Thursday, April 19, 2012

I'm feeling kinda strange...

Must be the lack of sleep, but feeling very weird, kind of shaky or something like that. Like sleepy, yet eyes are not falling shut, and hands are also not shaking, when i lift them up in front of me, but still kind of feel that I have no balance right now.
But still,  Today i am going to have a smoke free day - one day at a time.

If i was hopping on one leg and singing, I'd fall for sure.

So here's the story

A short introduction.

I have been smoking for about 8 years, perhaps 5-6 of this regularly.

And this Tuesday evening, I came upon the idea (after my pack of cigarettes ended), that I should have a smoke free day. Overall, the thought of quitting has been on my mind on and off for some time now.

During yesterday, I more and more realized that I am kind of sick of smoking, or rather being addicted to it. So this blog will be a story with daily (or more frequent) updates of the thoughts, struggles etc I'm having. I hope, a place where to describe everything will make it easier for me. And if someone even happens to read this, who knows, maybe they can relate and have read something that's been of help.

Yesterday, as the day was coming to an end, I realized that I am becoming anxious, and really felt like having a smoke. I tried watching some stuff on youtube (George Carlin for example), but it did not seem to work, could not calmly sit and watch it.
So I went to bed early (around 11.30pm), yet sleep just did not come and I was twisting around all night. From around 6am I slept a bit better, but not so much. Felt crazy in this sense, but there were so many thoughts in my mind, of course most not connected to smoking, but all the crap that's been going on in my life.

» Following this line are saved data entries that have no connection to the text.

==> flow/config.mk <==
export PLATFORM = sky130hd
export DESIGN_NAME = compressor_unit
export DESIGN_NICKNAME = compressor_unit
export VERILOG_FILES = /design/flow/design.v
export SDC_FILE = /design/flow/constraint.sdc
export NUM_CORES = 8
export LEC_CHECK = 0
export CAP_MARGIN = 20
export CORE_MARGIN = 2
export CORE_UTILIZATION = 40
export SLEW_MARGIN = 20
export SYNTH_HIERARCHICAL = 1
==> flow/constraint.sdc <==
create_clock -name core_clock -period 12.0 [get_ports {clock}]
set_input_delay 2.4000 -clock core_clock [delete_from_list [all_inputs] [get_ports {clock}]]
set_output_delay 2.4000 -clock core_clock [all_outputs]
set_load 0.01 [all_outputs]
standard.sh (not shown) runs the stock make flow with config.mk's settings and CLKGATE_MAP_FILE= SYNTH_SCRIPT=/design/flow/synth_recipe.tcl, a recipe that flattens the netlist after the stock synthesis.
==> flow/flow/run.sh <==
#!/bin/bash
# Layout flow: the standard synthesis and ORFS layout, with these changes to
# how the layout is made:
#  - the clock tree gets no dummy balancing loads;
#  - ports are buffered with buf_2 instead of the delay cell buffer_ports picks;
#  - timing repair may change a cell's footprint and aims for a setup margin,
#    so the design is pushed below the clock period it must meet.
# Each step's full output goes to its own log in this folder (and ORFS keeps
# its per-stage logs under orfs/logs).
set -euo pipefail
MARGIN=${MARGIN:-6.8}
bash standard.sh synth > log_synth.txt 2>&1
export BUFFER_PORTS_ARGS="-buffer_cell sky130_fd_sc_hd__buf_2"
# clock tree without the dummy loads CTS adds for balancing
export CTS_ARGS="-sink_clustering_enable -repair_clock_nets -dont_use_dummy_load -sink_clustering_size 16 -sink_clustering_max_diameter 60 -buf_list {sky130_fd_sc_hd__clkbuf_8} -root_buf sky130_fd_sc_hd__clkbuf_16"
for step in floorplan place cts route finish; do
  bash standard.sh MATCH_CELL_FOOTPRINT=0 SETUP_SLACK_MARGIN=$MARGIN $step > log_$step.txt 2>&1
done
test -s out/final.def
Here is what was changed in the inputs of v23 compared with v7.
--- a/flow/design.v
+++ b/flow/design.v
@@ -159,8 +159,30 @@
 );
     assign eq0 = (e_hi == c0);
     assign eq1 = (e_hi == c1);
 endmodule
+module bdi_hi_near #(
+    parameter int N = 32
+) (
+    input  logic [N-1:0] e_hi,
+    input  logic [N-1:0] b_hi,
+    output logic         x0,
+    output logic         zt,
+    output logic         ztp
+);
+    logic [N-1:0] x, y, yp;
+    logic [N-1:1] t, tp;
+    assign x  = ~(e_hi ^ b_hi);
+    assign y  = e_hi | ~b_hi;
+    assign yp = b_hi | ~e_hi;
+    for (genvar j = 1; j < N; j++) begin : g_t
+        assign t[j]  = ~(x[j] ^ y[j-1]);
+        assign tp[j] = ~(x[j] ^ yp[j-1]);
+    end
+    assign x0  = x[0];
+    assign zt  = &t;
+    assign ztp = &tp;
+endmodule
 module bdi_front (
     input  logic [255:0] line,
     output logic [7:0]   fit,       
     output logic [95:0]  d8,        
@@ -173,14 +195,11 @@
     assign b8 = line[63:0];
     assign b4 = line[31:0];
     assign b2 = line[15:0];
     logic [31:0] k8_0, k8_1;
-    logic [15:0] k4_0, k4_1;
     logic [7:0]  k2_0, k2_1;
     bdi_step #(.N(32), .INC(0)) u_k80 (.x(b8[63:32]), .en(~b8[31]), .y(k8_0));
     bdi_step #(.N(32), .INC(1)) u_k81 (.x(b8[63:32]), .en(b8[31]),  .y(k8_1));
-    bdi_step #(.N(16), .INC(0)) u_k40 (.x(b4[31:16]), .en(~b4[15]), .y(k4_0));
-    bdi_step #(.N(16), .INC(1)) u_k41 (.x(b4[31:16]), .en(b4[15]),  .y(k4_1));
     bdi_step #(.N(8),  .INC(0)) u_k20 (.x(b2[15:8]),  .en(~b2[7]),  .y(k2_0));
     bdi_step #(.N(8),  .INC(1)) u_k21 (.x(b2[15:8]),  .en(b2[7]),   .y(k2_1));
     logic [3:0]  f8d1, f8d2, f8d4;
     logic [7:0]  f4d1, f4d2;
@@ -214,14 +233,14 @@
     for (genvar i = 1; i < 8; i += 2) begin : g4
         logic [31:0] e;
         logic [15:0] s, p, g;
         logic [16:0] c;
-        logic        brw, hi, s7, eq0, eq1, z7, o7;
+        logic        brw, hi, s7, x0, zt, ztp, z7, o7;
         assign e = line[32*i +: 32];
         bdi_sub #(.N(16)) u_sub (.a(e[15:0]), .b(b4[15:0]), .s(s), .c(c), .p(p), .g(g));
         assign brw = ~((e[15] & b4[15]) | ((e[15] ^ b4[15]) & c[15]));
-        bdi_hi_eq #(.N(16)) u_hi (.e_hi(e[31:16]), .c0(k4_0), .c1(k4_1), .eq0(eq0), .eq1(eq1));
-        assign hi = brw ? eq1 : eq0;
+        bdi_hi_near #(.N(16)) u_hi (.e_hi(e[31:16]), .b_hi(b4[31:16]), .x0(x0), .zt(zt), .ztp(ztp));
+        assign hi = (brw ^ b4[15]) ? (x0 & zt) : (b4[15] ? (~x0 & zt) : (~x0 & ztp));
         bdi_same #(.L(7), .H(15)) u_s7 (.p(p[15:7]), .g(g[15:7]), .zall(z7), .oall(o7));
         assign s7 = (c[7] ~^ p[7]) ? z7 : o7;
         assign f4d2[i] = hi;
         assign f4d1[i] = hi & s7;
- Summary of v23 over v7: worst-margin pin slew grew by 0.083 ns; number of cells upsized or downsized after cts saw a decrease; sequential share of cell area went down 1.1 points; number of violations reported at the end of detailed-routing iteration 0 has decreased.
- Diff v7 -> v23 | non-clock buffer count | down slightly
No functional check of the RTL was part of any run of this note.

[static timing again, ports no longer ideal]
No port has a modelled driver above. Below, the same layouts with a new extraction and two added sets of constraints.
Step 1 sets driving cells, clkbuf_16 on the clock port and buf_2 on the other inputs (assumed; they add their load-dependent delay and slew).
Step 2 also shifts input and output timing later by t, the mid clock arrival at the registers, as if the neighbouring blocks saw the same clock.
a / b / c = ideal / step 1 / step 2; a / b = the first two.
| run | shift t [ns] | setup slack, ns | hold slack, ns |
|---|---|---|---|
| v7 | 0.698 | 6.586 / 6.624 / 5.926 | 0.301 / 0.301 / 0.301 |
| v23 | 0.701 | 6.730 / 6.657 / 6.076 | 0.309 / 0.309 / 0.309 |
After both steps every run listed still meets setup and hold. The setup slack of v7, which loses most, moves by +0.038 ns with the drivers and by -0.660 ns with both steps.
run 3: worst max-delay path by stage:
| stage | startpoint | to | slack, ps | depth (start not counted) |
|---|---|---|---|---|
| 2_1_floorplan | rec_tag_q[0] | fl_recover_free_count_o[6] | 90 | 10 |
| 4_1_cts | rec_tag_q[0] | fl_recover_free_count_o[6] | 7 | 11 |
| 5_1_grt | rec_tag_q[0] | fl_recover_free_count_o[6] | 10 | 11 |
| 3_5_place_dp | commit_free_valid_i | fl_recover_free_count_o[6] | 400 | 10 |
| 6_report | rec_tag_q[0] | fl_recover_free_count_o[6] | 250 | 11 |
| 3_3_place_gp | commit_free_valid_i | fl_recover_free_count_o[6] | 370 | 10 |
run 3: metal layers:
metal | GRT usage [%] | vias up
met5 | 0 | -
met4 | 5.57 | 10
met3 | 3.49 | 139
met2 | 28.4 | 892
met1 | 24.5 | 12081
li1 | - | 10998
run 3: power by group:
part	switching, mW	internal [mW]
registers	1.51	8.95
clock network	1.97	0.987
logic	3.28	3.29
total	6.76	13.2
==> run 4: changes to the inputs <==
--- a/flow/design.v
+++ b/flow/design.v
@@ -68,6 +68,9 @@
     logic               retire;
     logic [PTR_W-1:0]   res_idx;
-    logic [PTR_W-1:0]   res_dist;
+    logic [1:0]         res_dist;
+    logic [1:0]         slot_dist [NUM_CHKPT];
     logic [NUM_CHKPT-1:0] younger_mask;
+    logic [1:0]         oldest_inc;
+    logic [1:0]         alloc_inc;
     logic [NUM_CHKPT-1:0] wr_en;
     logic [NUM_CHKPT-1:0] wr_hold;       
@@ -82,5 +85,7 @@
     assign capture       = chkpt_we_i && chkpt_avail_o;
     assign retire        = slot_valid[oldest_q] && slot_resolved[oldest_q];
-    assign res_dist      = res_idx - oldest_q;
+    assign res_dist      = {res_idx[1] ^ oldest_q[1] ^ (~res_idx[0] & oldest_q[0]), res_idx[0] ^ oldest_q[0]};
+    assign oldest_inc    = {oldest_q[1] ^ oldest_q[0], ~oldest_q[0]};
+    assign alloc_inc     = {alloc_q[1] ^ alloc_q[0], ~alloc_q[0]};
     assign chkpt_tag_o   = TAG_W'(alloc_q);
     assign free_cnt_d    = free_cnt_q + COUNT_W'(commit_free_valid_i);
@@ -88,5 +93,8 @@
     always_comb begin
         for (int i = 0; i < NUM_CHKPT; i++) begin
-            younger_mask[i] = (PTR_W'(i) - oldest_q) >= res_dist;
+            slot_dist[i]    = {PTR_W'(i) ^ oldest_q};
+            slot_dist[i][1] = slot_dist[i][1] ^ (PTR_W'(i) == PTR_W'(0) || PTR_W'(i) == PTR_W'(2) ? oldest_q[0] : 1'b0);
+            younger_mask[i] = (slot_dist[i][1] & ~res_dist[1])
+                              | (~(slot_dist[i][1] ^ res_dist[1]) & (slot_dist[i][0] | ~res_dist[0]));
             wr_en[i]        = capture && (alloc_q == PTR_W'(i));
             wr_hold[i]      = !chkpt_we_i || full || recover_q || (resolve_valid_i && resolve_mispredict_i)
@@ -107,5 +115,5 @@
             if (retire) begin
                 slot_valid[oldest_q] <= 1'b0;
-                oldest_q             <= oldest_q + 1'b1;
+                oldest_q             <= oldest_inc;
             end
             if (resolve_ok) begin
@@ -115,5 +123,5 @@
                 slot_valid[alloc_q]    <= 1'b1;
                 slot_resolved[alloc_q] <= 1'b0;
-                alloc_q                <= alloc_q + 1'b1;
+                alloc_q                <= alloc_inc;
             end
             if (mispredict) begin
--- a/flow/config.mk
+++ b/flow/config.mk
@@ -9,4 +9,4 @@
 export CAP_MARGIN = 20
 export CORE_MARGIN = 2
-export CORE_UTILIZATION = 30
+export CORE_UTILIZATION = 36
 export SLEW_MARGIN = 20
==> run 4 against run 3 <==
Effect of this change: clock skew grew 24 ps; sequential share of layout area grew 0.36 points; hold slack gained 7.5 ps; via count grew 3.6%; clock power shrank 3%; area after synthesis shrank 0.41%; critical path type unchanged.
Background: an optimization exercise with open tools, aiming at small area, a short achievable clock period and few clock cycles per item. Do not read the settings as production practice. No run shown here included a check of the RTL's function; only the layout flow was run. No activity file was given, so power comes from the tool's default toggle rates.

### config.mk
export PLATFORM = sky130hd
export DESIGN_NAME = aes_dec_top
export DESIGN_NICKNAME = aes_dec_top
export VERILOG_FILES = /design/flow/design.v
export SDC_FILE = /design/flow/constraint.sdc
export NUM_CORES = 8
export LEC_CHECK = 0
export CAP_MARGIN = 20
export CORE_MARGIN = 2
export CORE_UTILIZATION = 40
export CTS_CLUSTER_DIAMETER = 100
export CTS_CLUSTER_SIZE = 25
export SLEW_MARGIN = 20
export TNS_END_PERCENT = 5
### constraint.sdc
create_clock -name core_clock -period 10.0 [get_ports {clk}]
set_input_delay 2.0000 -clock core_clock [delete_from_list [all_inputs] [get_ports {clk}]]
set_output_delay 2.0000 -clock core_clock [all_outputs]
set_load 0.01 [all_outputs]
### design.v
`default_nettype none
module aes_tmi_byte
(
    input  wire [7:0] i,
    output wire [7:0] o
);
    wire t1 = i[4] ^ i[5];
    wire t2 = i[1] ^ i[2];
    wire t3 = i[7] ^ t2;
    assign o[0] = t1;
    wire t4 = i[0] ^ i[1];
    assign o[1] = i[5] ^ t4;
    assign o[2] = i[1] ^ t1;
    wire t5 = i[0] ^ i[4];
    assign o[3] = t2 ^ t5;
    assign o[4] = t3;
    wire t6 = i[0] ^ i[6];
    assign o[5] = t1 ^ t6;
    wire t7 = i[3] ^ t1;
    assign o[6] = t3 ^ t7;
    assign o[7] = i[6] ^ t3;
endmodule
module aes_mt_byte
(
    input  wire [7:0] i,
    output wire [7:0] o
);
    wire t1 = i[4] ^ i[7];
    wire t2 = i[1] ^ i[2];
    wire t3 = i[5] ^ t1;
    wire t4 = i[0] ^ t3;
    assign o[0] = t4;
    assign o[1] = i[0] ^ i[2];
    wire t5 = i[0] ^ i[1];
    assign o[2] = i[3] ^ t5;
    wire t6 = i[0] ^ i[4];
    assign o[3] = i[6] ^ t6;
    assign o[4] = t2 ^ t4;
    assign o[5] = t2 ^ t3;
    assign o[6] = t1;
    wire t7 = i[3] ^ i[4];
    assign o[7] = t2 ^ t7;
endmodule
module aes_g_byte
(
    input  wire [7:0] i,
    output wire [7:0] o
);
    wire t1 = i[5] ^ i[7];
    wire t2 = i[2] ^ i[3];
    wire t3 = i[4] ^ i[6];
    wire t4 = i[1] ^ i[5];
    wire t5 = t1 ^ t2;
    wire t6 = i[0] ^ t3;
    assign o[0] = t5 ^ t6;
    assign o[1] = i[7];
    assign o[2] = i[4] ^ t1;
    wire t7 = i[3] ^ i[6];
    assign o[3] = t4 ^ t7;
    wire t8 = i[7] ^ t2;
    assign o[4] = t3 ^ t8;
    assign o[5] = t5;
    assign o[6] = t3 ^ t4;
    assign o[7] = t1;
endmodule
module aes_tinv_byte
(
    input  wire [7:0] i,
    output wire [7:0] o
);
    wire t1 = i[4] ^ i[5];
    wire t2 = i[2] ^ i[7];
    wire t3 = i[1] ^ i[7];
    wire t4 = i[3] ^ i[6];
    wire t5 = i[0] ^ i[4];
    assign o[0] = t3 ^ t5;
    assign o[1] = i[6] ^ t1;
    wire t6 = i[2] ^ i[5];
    assign o[2] = t4 ^ t6;
    assign o[3] = t2 ^ t4;
    assign o[4] = t2;
    assign o[5] = t3;
    wire t7 = i[1] ^ i[2];
    assign o[6] = t1 ^ t7;
    assign o[7] = i[1];
endmodule
module aes_lin_col
(
    input  wire [31:0] i,
    output wire [31:0] o
);
    wire t1 = i[3] ^ i[26];
    wire t2 = i[10] ^ i[11];
    wire t3 = i[18] ^ i[27];
    wire t4 = i[0] ^ i[21];
    wire t5 = i[19] ^ i[28];
    wire t6 = i[5] ^ i[16];
    wire t7 = i[2] ^ i[12];
    wire t8 = i[8] ^ i[29];
    wire t9 = i[13] ^ i[24];
    wire t10 = i[4] ^ i[20];
    wire t11 = i[15] ^ i[31];
    wire t12 = i[7] ^ i[23];
    wire t13 = i[6] ^ t2;
    wire t14 = i[30] ^ t7;
    wire t15 = i[22] ^ i[25];
    wire t16 = i[14] ^ i[17];
    wire t17 = i[9] ^ t4;
    wire t18 = i[1] ^ t9;
    wire t19 = t6 ^ t15;
    wire t20 = i[23] ^ t3;
    wire t21 = i[25] ^ t5;
    wire t22 = i[4] ^ t8;
    wire t23 = i[31] ^ t1;
    wire t24 = i[27] ^ t12;
    wire t25 = i[3] ^ t11;
    wire t26 = t10 ^ t17;
    wire t27 = t6 ^ t13;
    wire t28 = i[14] ^ i[22];
    wire t29 = i[0] ^ i[20];
    wire t30 = i[11] ^ i[17];
    wire t31 = i[1] ^ i[2];
    wire t32 = i[6] ^ i[14];
    wire t33 = i[26] ^ i[30];
    wire t34 = t3 ^ t16;
    wire t35 = i[2] ^ t1;
    wire t36 = t9 ^ t11;
    wire t37 = i[15] ^ t10;
    wire t38 = i[19] ^ t12;
    wire t39 = i[28] ^ t14;
    wire t40 = i[12] ^ t18;
    wire t41 = t19 ^ t30;
    wire t42 = t14 ^ t29;
    wire t43 = i[8] ^ i[10];
    wire t44 = i[21] ^ i[30];
    wire t45 = i[5] ^ i[22];
    wire t46 = i[10] ^ i[29];
    wire t47 = i[1] ^ i[16];
    wire t48 = i[9] ^ i[22];
    wire t49 = i[9] ^ i[24];
    wire t50 = i[18] ^ i[20];
    wire t51 = t1 ^ t16;
    wire t52 = i[6] ^ t4;
    wire t53 = i[8] ^ t3;
    wire t54 = i[7] ^ t5;
    wire t55 = t1 ^ t28;
    wire t56 = i[16] ^ t5;
    wire t57 = t2 ^ t8;
    wire t58 = i[15] ^ t2;
    wire t59 = i[26] ^ t24;
    wire t60 = t8 ^ t18;
    wire t61 = t22 ^ t31;
    wire t62 = t21 ^ t32;
    wire t63 = t13 ^ t17;
    wire t64 = t15 ^ t52;
    wire t65 = i[17] ^ t13;
    wire t66 = t6 ^ t38;
    wire t67 = t20 ^ t23;
    wire t68 = i[10] ^ t19;
    wire t69 = i[19] ^ t25;
    wire t70 = i[7] ^ t27;
    wire t71 = t42 ^ t54;
    wire t72 = t27 ^ t40;
    wire t73 = i[12] ^ t11;
    wire t74 = t3 ^ t73;
    assign o[0] = t62 ^ t74;
    wire t75 = i[0] ^ i[24];
    wire t76 = i[4] ^ t7;
    wire t77 = t75 ^ t76;
    wire t78 = t41 ^ t59;
    assign o[1] = t77 ^ t78;
    wire t79 = t33 ^ t43;
    wire t80 = t5 ^ t20;
    wire t81 = t37 ^ t79;
    wire t82 = t64 ^ t80;
    assign o[2] = t81 ^ t82;
    wire t83 = i[5] ^ t33;
    wire t84 = t34 ^ t36;
    assign o[3] = t83 ^ t84;
    wire t85 = i[14] ^ i[21];
    wire t86 = i[2] ^ t85;
    wire t87 = t21 ^ t37;
    wire t88 = t53 ^ t86;
    wire t89 = t87 ^ t88;
    assign o[4] = t70 ^ t89;
    wire t90 = i[18] ^ i[3];
    wire t91 = t90 ^ t37;
    wire t92 = t39 ^ t41;
    wire t93 = t60 ^ t91;
    assign o[5] = t92 ^ t93;
    wire t94 = i[30] ^ t4;
    wire t95 = t18 ^ t21;
    wire t96 = t24 ^ t35;
    wire t97 = t58 ^ t94;
    wire t98 = t95 ^ t96;
    assign o[6] = t97 ^ t98;
    wire t99 = i[13] ^ i[9];
    wire t100 = t99 ^ t14;
    wire t101 = t22 ^ t25;
    wire t102 = t100 ^ t101;
    assign o[7] = t68 ^ t102;
    wire t103 = i[1] ^ t10;
    wire t104 = t103 ^ t24;
    assign o[8] = t55 ^ t104;
    wire t105 = i[25] ^ t43;
    wire t106 = t105 ^ t18;
    wire t107 = t106 ^ t42;
    assign o[9] = t69 ^ t107;
    wire t108 = t32 ^ t47;
    wire t109 = t108 ^ t22;
    wire t110 = t109 ^ t39;
    assign o[10] = t67 ^ t110;
    wire t111 = i[13] ^ t12;
    wire t112 = t111 ^ t35;
    assign o[11] = t112 ^ t64;
    wire t113 = i[15] ^ i[4];
    wire t114 = t113 ^ t46;
    wire t115 = t114 ^ t20;
    wire t116 = t55 ^ t56;
    wire t117 = t115 ^ t116;
    assign o[12] = t40 ^ t117;
    wire t118 = i[23] ^ t33;
    wire t119 = t118 ^ t21;
    wire t120 = t119 ^ t26;
    assign o[13] = t120 ^ t72;
    wire t121 = t20 ^ t61;
    wire t122 = t63 ^ t69;
    assign o[14] = t121 ^ t122;
    wire t123 = i[17] ^ t12;
    wire t124 = t44 ^ t50;
    wire t125 = t123 ^ t124;
    assign o[15] = t125 ^ t72;
    wire t126 = i[11] ^ t48;
    wire t127 = t126 ^ t25;
    assign o[16] = t127 ^ t39;
    wire t128 = i[20] ^ i[28];
    wire t129 = t12 ^ t128;
    wire t130 = t47 ^ t129;
    wire t131 = t53 ^ t130;
    assign o[17] = t63 ^ t131;
    wire t132 = t10 ^ t28;
    wire t133 = t49 ^ t7;
    wire t134 = t132 ^ t133;
    wire t135 = t23 ^ t134;
    assign o[18] = t135 ^ t70;
    wire t136 = i[14] ^ t11;
    wire t137 = t31 ^ t44;
    wire t138 = t136 ^ t137;
    assign o[19] = t57 ^ t138;
    wire t139 = i[11] ^ i[24];
    wire t140 = t139 ^ t45;
    wire t141 = t14 ^ t140;
    wire t142 = t141 ^ t26;
    assign o[20] = t67 ^ t142;
    wire t143 = i[31] ^ i[6];
    wire t144 = t143 ^ t5;
    wire t145 = t7 ^ t144;
    wire t146 = t34 ^ t145;
    wire t147 = t26 ^ t60;
    assign o[21] = t146 ^ t147;
    wire t148 = i[12] ^ i[9];
    wire t149 = t148 ^ t23;
    wire t150 = t34 ^ t57;
    wire t151 = t149 ^ t150;
    assign o[22] = t66 ^ t151;
    wire t152 = i[26] ^ i[29];
    wire t153 = t152 ^ t50;
    wire t154 = t153 ^ t17;
    wire t155 = t36 ^ t154;
    assign o[23] = t62 ^ t155;
    wire t156 = i[30] ^ t10;
    wire t157 = t156 ^ t38;
    assign o[24] = t157 ^ t65;
    wire t158 = i[18] ^ t11;
    wire t159 = t49 ^ t158;
    wire t160 = t22 ^ t51;
    wire t161 = t56 ^ t159;
    assign o[25] = t160 ^ t161;
    wire t162 = i[18] ^ i[22];
    wire t163 = t16 ^ t162;
    wire t164 = t9 ^ t163;
    wire t165 = t58 ^ t164;
    assign o[26] = t165 ^ t71;
    wire t166 = i[18] ^ i[6];
    wire t167 = t166 ^ t46;
    wire t168 = t48 ^ t167;
    assign o[27] = t168 ^ t66;
    wire t169 = i[13] ^ t8;
    wire t170 = t169 ^ t23;
    wire t171 = t170 ^ t65;
    assign o[28] = t171 ^ t71;
    wire t172 = i[12] ^ i[27];
    wire t173 = i[28] ^ i[7];
    wire t174 = t172 ^ t173;
    wire t175 = t8 ^ t174;
    wire t176 = t51 ^ t175;
    wire t177 = t26 ^ t68;
    assign o[29] = t176 ^ t177;
    wire t178 = i[19] ^ i[20];
    wire t179 = i[7] ^ t178;
    wire t180 = t3 ^ t179;
    wire t181 = t35 ^ t36;
    wire t182 = t180 ^ t181;
    assign o[30] = t41 ^ t182;
    wire t183 = i[28] ^ t16;
    wire t184 = t4 ^ t45;
    wire t185 = t183 ^ t184;
    wire t186 = t185 ^ t59;
    assign o[31] = t61 ^ t186;
endmodule
module aes_norm_byte
(
    input  wire [7:0] z,
    output wire [3:0] d
);
    wire n9 = z[0] ^ z[2];
    wire n10 = z[6] ^ n9;
    wire n11 = z[7] ^ n10;
    wire n12 = z[2] ^ z[4];
    wire n13 = z[5] ^ n12;
    wire n14 = z[1] ^ z[3];
    wire n15 = z[5] ^ n14;
    wire n16 = z[6] ^ n15;
    wire n17 = z[3] ^ z[4];
    wire n18 = z[5] ^ n17;
    wire n19 = z[6] ^ n18;
    wire n20 = z[0] & z[4];
    wire n21 = z[1] & z[4];
    wire n22 = z[0] & z[5];
    wire n23 = n21 ^ n22;
    wire n24 = z[2] & z[4];
    wire n25 = z[1] & z[5];
    wire n26 = z[0] & z[6];
    wire n27 = n24 ^ n25;
    wire n28 = n26 ^ n27;
    wire n29 = z[3] & z[4];
    wire n30 = z[2] & z[5];
    wire n31 = z[1] & z[6];
    wire n32 = z[0] & z[7];
    wire n33 = n29 ^ n30;
    wire n34 = n31 ^ n32;
    wire n35 = n33 ^ n34;
    wire n36 = z[3] & z[5];
    wire n37 = z[2] & z[6];
    wire n38 = z[1] & z[7];
    wire n39 = n36 ^ n37;
    wire n40 = n38 ^ n39;
    wire n41 = z[3] & z[6];
    wire n42 = z[2] & z[7];
    wire n43 = n41 ^ n42;
    wire n44 = z[3] & z[7];
    wire n45 = n20 ^ n40;
    wire n46 = n23 ^ n43;
    wire n47 = n40 ^ n46;
    wire n48 = n28 ^ n44;
    wire n49 = n43 ^ n48;
    wire n50 = n35 ^ n44;
    wire n51 = n11 ^ n45;
    wire n52 = n13 ^ n47;
    wire n53 = n16 ^ n49;
    wire n54 = n19 ^ n50;
    assign d[0] = n51;
    assign d[1] = n52;
    assign d[2] = n53;
    assign d[3] = n54;
endmodule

Just so happens, after the gf left me, i had a bit of a drinking cycle, around 2 weeks of constantly too drunk every night. So I've combined the smokes with the alcohol too (meaning, I will try not to touch alcohol unless it's Friday, or Saturday at the latest).

Currently, it is 12pm and lunch time is coming, feels weird but I have not really wanted to smoke that badly, main thing for me is to keep repeating to myself, that "today I am going to have a smoke free day". Hopefully the plan works.

In summary: I hope I have some success with all of this. Updates to follow.